Increasing the power efficiency of wind turbine rotors is still a challenging task for many designers despite the recent aerodynamics knowledge input. In fact, the effected changes in rotor design from the formerly over-sized dimensioned turbines to the present slender turbines of higher power output is the best illustration of this aerodynamic progress. Therefore, to harness more energy, there will be need to increase the rotor size thereby increasing the turbine capacity. Unfortunately, extending the rotor length requires the development of new lightweight materials and causes logistic problems associated with transportation, and the construction and erection the rotor blades. More so, matters concerning public acceptance inhibits the size of onshore wind turbines. To counteract this, there is need for optimal aerodynamic design solutions. To this regard, researchers have developed robust airfoils with a high lift to drag ratio and a low noise level, combined with optimized blade plan forms to enhance aerodynamic performance. Regardless, the aerodynamic performance near the blade root is less studied, and a generally poor aerodynamic performance in the blade root region is considered a problem that cannot be directly solved with conventional design techniques.

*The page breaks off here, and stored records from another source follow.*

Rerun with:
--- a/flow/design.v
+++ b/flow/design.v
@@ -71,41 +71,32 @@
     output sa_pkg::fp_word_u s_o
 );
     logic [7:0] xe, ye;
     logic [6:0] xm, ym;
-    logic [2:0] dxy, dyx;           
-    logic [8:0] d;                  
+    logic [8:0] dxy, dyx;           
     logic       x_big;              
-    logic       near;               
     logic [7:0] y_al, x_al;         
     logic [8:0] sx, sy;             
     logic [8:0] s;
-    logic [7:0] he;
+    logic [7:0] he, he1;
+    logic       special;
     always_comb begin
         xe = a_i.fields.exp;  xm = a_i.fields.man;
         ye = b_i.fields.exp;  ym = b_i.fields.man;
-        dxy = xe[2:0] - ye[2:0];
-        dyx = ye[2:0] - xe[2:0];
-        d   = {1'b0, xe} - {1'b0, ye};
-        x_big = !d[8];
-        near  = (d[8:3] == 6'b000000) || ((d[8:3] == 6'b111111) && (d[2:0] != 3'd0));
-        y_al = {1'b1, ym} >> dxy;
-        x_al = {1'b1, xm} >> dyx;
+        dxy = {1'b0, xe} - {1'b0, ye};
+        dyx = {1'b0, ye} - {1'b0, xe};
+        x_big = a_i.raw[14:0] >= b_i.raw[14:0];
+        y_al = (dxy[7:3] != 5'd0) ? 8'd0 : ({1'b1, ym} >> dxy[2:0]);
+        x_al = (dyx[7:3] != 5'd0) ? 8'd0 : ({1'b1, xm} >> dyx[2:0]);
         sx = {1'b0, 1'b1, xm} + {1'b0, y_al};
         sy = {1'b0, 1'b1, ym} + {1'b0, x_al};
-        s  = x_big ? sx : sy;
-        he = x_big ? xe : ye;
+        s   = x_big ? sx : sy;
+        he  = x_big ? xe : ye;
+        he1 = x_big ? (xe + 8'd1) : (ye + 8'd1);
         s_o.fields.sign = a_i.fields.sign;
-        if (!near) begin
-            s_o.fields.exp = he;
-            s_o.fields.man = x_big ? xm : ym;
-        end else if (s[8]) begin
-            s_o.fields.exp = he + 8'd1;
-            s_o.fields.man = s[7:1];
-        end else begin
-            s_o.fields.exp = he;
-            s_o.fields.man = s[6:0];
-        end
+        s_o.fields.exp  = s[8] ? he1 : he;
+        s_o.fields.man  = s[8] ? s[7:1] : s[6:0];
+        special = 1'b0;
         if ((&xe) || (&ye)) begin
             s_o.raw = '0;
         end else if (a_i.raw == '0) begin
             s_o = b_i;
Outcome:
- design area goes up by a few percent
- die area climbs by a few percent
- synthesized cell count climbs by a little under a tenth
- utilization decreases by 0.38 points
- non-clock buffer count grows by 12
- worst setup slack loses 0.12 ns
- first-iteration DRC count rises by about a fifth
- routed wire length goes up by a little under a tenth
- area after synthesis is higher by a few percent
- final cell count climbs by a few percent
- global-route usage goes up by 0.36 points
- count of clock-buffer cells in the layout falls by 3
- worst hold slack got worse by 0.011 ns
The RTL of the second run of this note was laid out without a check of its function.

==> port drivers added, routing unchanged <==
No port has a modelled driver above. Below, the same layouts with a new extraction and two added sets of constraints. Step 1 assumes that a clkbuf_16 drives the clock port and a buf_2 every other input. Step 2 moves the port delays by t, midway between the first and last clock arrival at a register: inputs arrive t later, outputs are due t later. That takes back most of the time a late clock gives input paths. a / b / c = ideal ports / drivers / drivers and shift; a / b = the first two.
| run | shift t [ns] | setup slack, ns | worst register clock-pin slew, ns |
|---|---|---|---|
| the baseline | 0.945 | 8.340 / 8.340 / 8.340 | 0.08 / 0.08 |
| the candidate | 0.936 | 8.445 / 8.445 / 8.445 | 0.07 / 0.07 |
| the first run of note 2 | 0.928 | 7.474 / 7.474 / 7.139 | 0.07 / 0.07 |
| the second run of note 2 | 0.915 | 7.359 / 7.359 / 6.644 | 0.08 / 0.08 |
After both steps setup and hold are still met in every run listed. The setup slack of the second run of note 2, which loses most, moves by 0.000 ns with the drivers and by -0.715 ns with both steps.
This design comes from an exercise in tuning for small area, a short achievable clock period and few clock cycles per item on the open sky130 flow, not from production work.
Function was checked by simulation only, so behaviour that the tests miss may differ from the original.
Power is estimated from default activity; no workload was simulated.

==> design/flow/constraint.sdc <==
create_clock -name core_clock -period 8.0 [get_ports {clk}]
set_input_delay 1.6000 -clock core_clock [delete_from_list [all_inputs] [get_ports {clk}]]
set_output_delay 1.6000 -clock core_clock [all_outputs]
set_load 0.01 [all_outputs]
==> design/flow/run.sh <==
#!/bin/bash
# synth_recipe.tcl (not shown) runs the flow's synth.tcl, then flattens the netlist and writes it again
# the make line also repeats each setting of config.mk as NAME=value (left out here)
make -C /OpenROAD-flow-scripts/flow DESIGN_CONFIG=/design/flow/config.mk WORK_HOME=/design/flow/orfs CLKGATE_MAP_FILE= SYNTH_SCRIPT=/design/flow/synth_recipe.tcl finish
Source: an optimization exercise on an open RTL-to-GDS flow (aim: a short achievable clock period and few clock cycles). Production flows keep margins and buffers that such runs may drop.
At most, simulation tests tie the RTL to the original design; equivalence was not proved.
For runs 4 and 5, only the layout was checked, not whether the RTL still works.

### flow/config.mk
export PLATFORM = sky130hd
export DESIGN_NAME = acc_top
export DESIGN_NICKNAME = acc_top
export VERILOG_FILES = /design/flow/design.v
export SDC_FILE = /design/flow/constraint.sdc
export NUM_CORES = 4
export LEC_CHECK = 0
export CAP_MARGIN = 20
export CORE_MARGIN = 2
export CORE_UTILIZATION = 40
export SLEW_MARGIN = 20
### flow/design.v
package acc_pkg;
  localparam int WORD_BITS = 32;
  localparam int LANE_BITS = 8;
  localparam int LANES     = WORD_BITS / LANE_BITS;
  localparam int ADDR_WIDTH_DEF = 32;
  localparam int CNT_WIDTH_DEF  = 8;
  typedef logic [WORD_BITS-1:0]        word_t;
  typedef logic signed [LANE_BITS-1:0] lane_t;
  typedef enum logic [2:0] {
    ST_IDLE,
    ST_FETCH,
    ST_MAC,
    ST_WRITE,
    ST_DONE
  } acc_state_e;
  function automatic word_t byte_rev(input word_t w);
    word_t r;
    for (int b = 0; b < LANES; b++) begin
      r[b*LANE_BITS +: LANE_BITS] = w[(LANES-1-b)*LANE_BITS +: LANE_BITS];
    end
    byte_rev = r;
  endfunction
endpackage
Background: an optimization exercise with open tools, aiming at small area, a short achievable clock period and few clock cycles per item. Do not read the settings as production practice. Where RTL was checked, it was by simulation tests only, not by an equivalence proof against the original. For runs 1 to 3 and 5, only the layout was checked, not whether the RTL still works. Power is estimated from default activity; no workload was simulated.

**design/flow/config.mk**
```make
export PLATFORM = sky130hd
export DESIGN_NAME = ekf_frontend_top
export DESIGN_NICKNAME = ekf_frontend_top
export VERILOG_FILES = /design/flow/design.v
export SDC_FILE = /design/flow/constraint.sdc
export NUM_CORES = 4
export LEC_CHECK = 0
export CAP_MARGIN = 20
export CORE_MARGIN = 2
export CORE_UTILIZATION = 45
export CTS_BUF_LIST = sky130_fd_sc_hd__clkbuf_4 sky130_fd_sc_hd__clkbuf_8
export SETUP_SLACK_MARGIN = 2.2
export SLEW_MARGIN = 20
```
**design/flow/constraint.sdc**
```tcl
create_clock -name core_clock -period 5.5 [get_ports {clk}]
set_input_delay 1.1000 -clock core_clock [delete_from_list [all_inputs] [get_ports {clk}]]
set_output_delay 1.1000 -clock core_clock [all_outputs]
set_load 0.01 [all_outputs]
```
**design/flow/standard.sh**
```bash
#!/bin/bash
# synth_recipe.tcl (not shown) runs the flow's synth.tcl, then flattens the netlist and writes it again
# the make line also repeats each setting of config.mk as NAME=value (left out here)
make -C /OpenROAD-flow-scripts/flow DESIGN_CONFIG=/design/flow/config.mk WORK_HOME=/design/flow/orfs CLKGATE_MAP_FILE= SYNTH_SCRIPT=/design/flow/synth_recipe.tcl "${@:-finish}"
```
**design/flow/flow/run.sh**
```bash
#!/bin/bash
# Standard layout, with the smallest plain buffer on every port instead of
# the default port buffer.
set -euo pipefail
export BUFFER_PORTS_ARGS="-buffer_cell sky130_fd_sc_hd__buf_1"
bash standard.sh > standard.log 2>&1
```
What follows belongs to an exercise in optimizing a design on an open flow for small area and a short achievable clock period; a production flow would make more cautious choices. Function was checked by simulation only, so behaviour that the tests miss may differ from the original. Power is estimated from default activity; no workload was simulated.

## design/flow/constraint.sdc

```tcl
create_clock -name core_clock -period 9.5 [get_ports {i_Clock}]
set_input_delay 1.9000 -clock core_clock [delete_from_list [all_inputs] [get_ports {i_Clock}]]
set_output_delay 1.9000 -clock core_clock [all_outputs]
set_load 0.01 [all_outputs]
```

## design/flow/config.mk

```make
export PLATFORM = sky130hd
export DESIGN_NAME = synth
export DESIGN_NICKNAME = synth
export VERILOG_FILES = /design/flow/design.v
export SDC_FILE = /design/flow/constraint.sdc
export NUM_CORES = 4
export LEC_CHECK = 0
export ABC_CLOCK_PERIOD_IN_PS = 3500
export CAP_MARGIN = 20
export CORE_MARGIN = 2
export CORE_UTILIZATION = 40
export SETUP_SLACK_MARGIN = 5
export SLEW_MARGIN = 20
```

## design/flow/run.sh

```bash
#!/bin/bash
# synth_recipe.tcl (not shown) runs the flow's synth.tcl, then flattens the netlist and writes it again
# the make line also repeats each setting of config.mk as NAME=value (left out here)
make -C /OpenROAD-flow-scripts/flow DESIGN_CONFIG=/design/flow/config.mk WORK_HOME=/design/flow/orfs CLKGATE_MAP_FILE= SYNTH_SCRIPT=/design/flow/synth_recipe.tcl finish
```
From an optimization exercise on the open Yosys and OpenROAD flow, aimed at small area and a short achievable clock period; shortcuts taken in it are not production practice.
The RTL was checked by simulation tests, not by an equivalence proof against the original design.
Power figures rest on the tool's default switching activity, not on a simulated workload.

==> flow/design.v (excerpt) <==
module ycbcr_rgb_color_convert
(
	input  logic                  clk,
	input  logic                  arst_n,
	input  logic                  start,
	output logic                  busy,
	input  logic [COMP_W-1:0]     comp0,
	input  logic [COMP_W-1:0]     comp1,
	input  logic [COMP_W-1:0]     comp2,
	input  logic                  frame_end,
	output logic                  done,
	output logic [COMP_W-1:0]     out0,
	output logic [COMP_W-1:0]     out1,
	output logic [COMP_W-1:0]     out2,
	output logic                  last_pixel,
	input  logic                  cfg_wr_en,
	input  logic [CFG_IDX_W-1:0]  cfg_index,
	input  logic [CFG_DATA_W-1:0] cfg_data
);
Settings: LEC_CHECK=0, CAP_MARGIN=20, CORE_MARGIN=2, CORE_UTILIZATION=40, CTS_BUF_LIST=sky130_fd_sc_hd__clkbuf_8, SETUP_SLACK_MARGIN=3.6, SLEW_MARGIN=20, SYNTH_HIERARCHICAL=1, TNS_END_PERCENT=5; clock period 6.5 ns.
standard.sh (not shown) runs the stock make flow with config.mk's settings and CLKGATE_MAP_FILE= SYNTH_SCRIPT=/design/flow/synth_recipe.tcl, a recipe that flattens the netlist after the stock synthesis.
==> flow/flow/run.sh <==
#!/bin/bash
# Layout flow: the standard ORFS flow (standard.sh, unchanged synthesis), with plain buffers
# (buf_1) instead of the default delay-cell buffers on the input and output ports. Each tool's
# full output is kept: ORFS's per-step logs under orfs/logs/, and make's own output in
# flow_make.log in this folder.
set -euo pipefail
bash standard.sh "BUFFER_PORTS_ARGS=-buffer_cell sky130_fd_sc_hd__buf_1" finish > flow_make.log 2>&1
test -s out/final.def
The baseline finished with timing, DRC and antenna clean.
Next try:
--- a/flow/config.mk
+++ b/flow/config.mk
@@ -9,3 +9,3 @@
 export CORE_MARGIN = 2
-export CORE_UTILIZATION = 40
+export CORE_UTILIZATION = 50
 export CTS_BUF_LIST = sky130_fd_sc_hd__clkbuf_8
@@ -14,2 +14 @@
 export SYNTH_HIERARCHICAL = 1
-export TNS_END_PERCENT = 5
Outcome: Wire length hardly moves; sequential share of layout area is about the same; total power climbs slightly; sequential power stays flat; final area climbs slightly; area after synthesis does not change; setup slack is better by 0.076 ns; via count climbs slightly; hold slack is worse by 0.0049 ns.
Next try:
--- a/flow/config.mk
+++ b/flow/config.mk
@@ -9,3 +9,3 @@
 export CORE_MARGIN = 2
-export CORE_UTILIZATION = 50
+export CORE_UTILIZATION = 30
 export CTS_BUF_LIST = sky130_fd_sc_hd__clkbuf_8
Result: The new run finished clean. Sequential share of layout area shrinks by 0.86 points. Worst setup slack improves by 0.0051 ns. Critical path depth rose by 1. Hold slack stays flat. Power came out higher by 0.33%. Clock-buffer cell count does not change. Non-clock buffer count grows by 13. Die area came out higher by 65%. Routed wire length rises by 4.4%.
Next try:
--- a/flow/config.mk
+++ b/flow/config.mk
@@ -9,4 +9,3 @@
 export CORE_MARGIN = 2
-export CORE_UTILIZATION = 30
-export CTS_BUF_LIST = sky130_fd_sc_hd__clkbuf_8
+export CORE_UTILIZATION = 40
 export SETUP_SLACK_MARGIN = 3.6
The changed run completed without violations.
Fmax is higher by about 1.7%.
Final area barely changes.
Register-to-register slack improves by 0.06 ns.
Total power is higher by about 2.1%.
Die area is lower by 25%.
Area after synthesis is unchanged.
Global-route usage is higher by 4.7 points.
Synthesized cell count does not change.

Setup of run A:
Starting RTL as in the previous note.
## ycbcr_rgb_color_convert
module ycbcr_rgb_color_convert
(
	input  logic                  clk,
	input  logic                  arst_n,
	input  logic                  start,
	output logic                  busy,
	input  logic [COMP_W-1:0]     comp0,
	input  logic [COMP_W-1:0]     comp1,
	input  logic [COMP_W-1:0]     comp2,
	input  logic                  frame_end,
	output logic                  done,
	output logic [COMP_W-1:0]     out0,
	output logic [COMP_W-1:0]     out1,
	output logic [COMP_W-1:0]     out2,
	output logic                  last_pixel,
	input  logic                  cfg_wr_en,
	input  logic [CFG_IDX_W-1:0]  cfg_index,
	input  logic [CFG_DATA_W-1:0] cfg_data
);
clock: 6.5 ns
lec_check: 0
cap_margin: 20
core_margin: 2
core_utilization: 40
cts_buf_list: sky130_fd_sc_hd__clkbuf_8
setup_slack_margin: 3.5
slew_margin: 20
synth_hierarchical: 1
Scripts as last shown in full above: flow/flow/run.sh
Input changes introduced in run B (baseline for comparison: run A):
Settings: clearing CTS_BUF_LIST, which used to be sky130_fd_sc_hd__clkbuf_8; putting PLACE_DENSITY at 0.8 where nothing was set; swapping 3.5 for 3.6 in SETUP_SLACK_MARGIN; swapping 40 for 55 in CORE_UTILIZATION.
==> comparison <==
Per the comparison of run B with run A, overall power consumption shows an increase of 0.45 mW, setup slack shows a reduction of 6.6 ps, number of buffers inserted by post-CTS setup repair shows a reduction of 2.
On number of inverters outside the clock class in the layout, the higher figure sits with run A, not run B.
Final instance area: lower on run A
In run B the standby leakage power turned out 0.079 nW higher than in run A.
Maximum net fanout on the critical path, run A and run B: lower on run B
Number of global-route vias before repair in run B is 357 above run A.
Setup changes, run B to run C
Settings: CORE_UTILIZATION changed from 55 to 40; CTS_BUF_LIST newly set to sky130_fd_sc_hd__clkbuf_8; PLACE_DENSITY removed (was 0.8).
### Flow results
Design area: lower on run C. Run C vs. run B: well tap count went up by about 40%. Transition at the pin with the smallest max-transition slack, run B and run C: lower on run B.
For run D, these inputs were changed with respect to run C:
diff --git a/flow/flow/run.sh b/flow/flow/run.sh
--- a/flow/flow/run.sh
+++ b/flow/flow/run.sh
@@ -6,3 +6,3 @@
 set -euo pipefail
-bash standard.sh "BUFFER_PORTS_ARGS=-buffer_cell sky130_fd_sc_hd__buf_1" finish > flow_make.log 2>&1
+bash standard.sh "BUFFER_PORTS_ARGS=-buffer_cell sky130_fd_sc_hd__buf_1" RECOVER_POWER=100 finish > flow_make.log 2>&1
 test -s out/final.def
Although run D finished all stages, its layout failed final checks on capacitance limit, slew limit. Summary — growth of design area from synthesis to finish, run D relative to run C: lower, by 0.90 points. Taking run C as the reference, in run D combinational fraction of design power fell 0.2 points; count of pins over their slew limit increased by 40 relative to the old numbers; fmax moved down. Diff run D..run C | final-layout clock buffer total | unchanged. Status: post-synthesis share of cell area spent on xor and xnor gates parity (run C, run D). Run D has less setup slack than run C. When the final numbers for run C and run D were put side by side, the required time reported for the critical path endpoint turned out to be greater in run D. Diff run C -> run D: worst hold slack closely matched the old numbers; via count of the routed design closely matched the old numbers; total of max-cap violations increased by 1 relative to the old numbers.

-- afterwards: timing with drivers on the ports --
In the flow no input, the clock included, has a driving cell. The finished layouts below were timed again as built, in two steps.
Step 1, drivers: a clkbuf_16 drives clk and a buf_2 each remaining input, both assumed.
Step 2 moves the port delays by t, midway between the first and last clock arrival at a register: inputs arrive t later, outputs are due t later. That takes back most of the time a late clock gives input paths.
Three values: ideal, step 1, step 2; two values: the first two.
run	t (ns)	setup WS [ns]	worst register clock-pin slew, ns
the first run of note 1	0.530	3.540 / 3.540 / 3.178	0.11 / 0.11
the second run of note 1	0.504	3.615 / 3.615 / 3.226	0.12 / 0.12
the third run of note 1	0.549	3.620 / 3.620 / 3.231	0.12 / 0.12
the fourth run of note 1	0.493	3.669 / 3.677 / 3.205	0.08 / 0.08
run A	0.520	3.581 / 3.581 / 3.248	0.11 / 0.11
run B	0.484	3.574 / 3.574 / 3.238	0.08 / 0.08
run C	0.530	3.656 / 3.656 / 3.228	0.12 / 0.12
run D	0.528	2.496 / 2.496 / 2.496	0.12 / 0.12
For the fourth run of note 1, which loses most, drivers alone change the setup slack by +0.008 ns; drivers and shift together by -0.464 ns.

In a recent research collaborations between scientists at Technical University of Denmark and Yangzhou University in China and led by professor Wei Jun Zhu, the team successfully enhanced the performance of horizontal axis wind turbines. Their aim was to introduce a cylindrical disk in front of the rotor in order to lead the incoming flow from the inner part to the outer part of the rotor blades. In return, they hoped that this would increase the power output, since the kinetic energy is mainly captured at the outer part of the blades, where the relative wind speed is high. Their work is now published in the research journal, Energy.
To assess the impact of their novel design idea, the researchers employed a hybrid numerical technique, based on solving the Reynolds-averaged Navier-Stokes equations, to determine the aerodynamic performance. They then used an in-house developed EllipSys3D code to represent the upstream cylindrical disc. Eventually, the research team assessed the impact of the disc on the rotor performance by systematically changing the size of the circular disc and its axial distance to the rotor.
The authors of this paper found out that the resulting maximum gain in relative power was around 1.5%. The team also noted that the power was found to increase in most of the simulations, as long as the disc size was not too large, where for the latter case, it started blocking the flow though the effective blade elements at the outer part.
The study reported by Wei Jun Zhu and colleagues presented a thorough numerical investigation on a novel horizontal axis wind turbine rotor system in which a circular disc has been added in front of the main rotor. The results have indicated that additional energy can be captured by placing a circular disc with a suitable diameter upstream of the rotor plane. This being the first numerical attempt to make proof of the concept, it is expected that it will provide a basis for future works that may further optimize the shape of the disc.
Wei Jun Zhu, Wen Zhong Shen, Jens Nørkær Sørensen, Hua Yang. Verification of a novel innovative blade root design for wind turbines using a hybrid numerical method. Energy, volume 141 (2017) pages 1661-1670.